Yanagihara (The People in the Trees, 2013) takes the still-bold leap of writing about characters who don’t share her background; in addition to being male, JB is African-American, Malcolm has a black father and white mother, Willem is white, and “Jude’s race was undetermined”—deserted at birth, he was raised in a monastery and had an unspeakably traumatic childhood that’s revealed slowly over the course of the book. Two of them are gay, one straight and one bisexual. There isn’t a single significant female character, and for a long novel, there isn’t much plot. There aren’t even many markers of what’s happening in the outside world; Jude moves to a loft in SoHo as a young man, but we don’t see the neighborhood change from gritty artists’ enclave to glitzy tourist destination.
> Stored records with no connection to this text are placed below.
[src/logic/pulse_sync.sv]
`timescale 1ns/1ns
// two-stage synchroniser with falling and rising edge pulses
module pulse_sync (
  input wire logic sys_clk,
  input wire logic rst,
  input wire logic pinIn,
  output logic rise,
  output logic fall
);
  logic meta_r;
  logic sync_r;
  logic last_r;
  // first stage read only by second stage
  always_ff @(posedge sys_clk) begin
    if (rst) begin
      meta_r <= 1'b0;
      sync_r <= 1'b0;
      last_r <= 1'b0;
    end else begin
      meta_r <= pinIn;
      sync_r <= meta_r;
      last_r <= sync_r;
    end
  end
  assign rise = sync_r & ~last_r;
  assign fall = ~sync_r & last_r;
endmodule // pulse_sync

[src/logic/cal_timer.sv]
`timescale 1ns/1ns
// counts carrier periods after power-up while calibration is enabled
module cal_timer
  import trim_pkg::*;
(
  input wire logic sys_clk,
  input wire logic rst,
  input wire logic calEnable,
  input wire logic carrierTick,
  output logic calActive
);
  cal_state_t state_r;
  cal_state_t state_nxt;
  logic [7:0] count_r;
  logic [7:0] count_nxt;
  wire lastTick = carrierTick && (count_r == CAL_PERIODS - 8'h01);

  // period count, so length follows carrier rate
  always_comb begin
    state_nxt = state_r;
    count_nxt = count_r;
    case (state_r)
      CAL_IDLE: begin
        if (calEnable) begin
          state_nxt = CAL_RUN;
        end else begin
          state_nxt = CAL_DONE;
        end
        count_nxt = 8'h00;
      end
      CAL_RUN: begin
        if (lastTick) begin
          state_nxt = CAL_DONE;
        end else if (carrierTick) begin
          count_nxt = count_r + 8'h01;
        end
      end
      CAL_DONE: state_nxt = CAL_DONE;
      default: state_nxt = CAL_IDLE;
    endcase
  end

  always_ff @(posedge sys_clk) begin
    if (rst) begin
      state_r <= CAL_IDLE;
      count_r <= 8'h00;
    end else begin
      state_r <= state_nxt;
      count_r <= count_nxt;
    end
  end

  assign calActive = (state_r == CAL_RUN);

  // interval ends exactly after 50 carrier ticks
  property p_cal_len;
    @(posedge sys_clk) disable iff (rst)
      (state_r == CAL_RUN && lastTick) |=> !calActive;
  endproperty
  a_cal_len: assert property (p_cal_len) else $error("interval did not end");
  property p_cal_hold;
    @(posedge sys_clk) disable iff (rst)
      (state_r == CAL_RUN && !carrierTick) |=> calActive;
  endproperty
  a_cal_hold: assert property (p_cal_hold) else $error("interval ended early");
  c_cal_end: cover property (@(posedge sys_clk) disable iff (rst) $fell(calActive));
endmodule // cal_timer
What we get instead is an intensely interior look at the friends’ psyches and relationships, and it’s utterly enthralling. The four men think about work and creativity and success and failure; they cook for each other, compete with each other and jostle for each other’s affection. JB bases his entire artistic career on painting portraits of his friends, while Malcolm takes care of them by designing their apartments and houses. When Jude, as an adult, is adopted by his favorite Harvard law professor, his friends join him for Thanksgiving in Cambridge every year. And when Willem becomes a movie star, they all bask in his glow. Eventually, the tone darkens and the story narrows to focus on Jude as the pain of his past cuts deep into his carefully constructed life.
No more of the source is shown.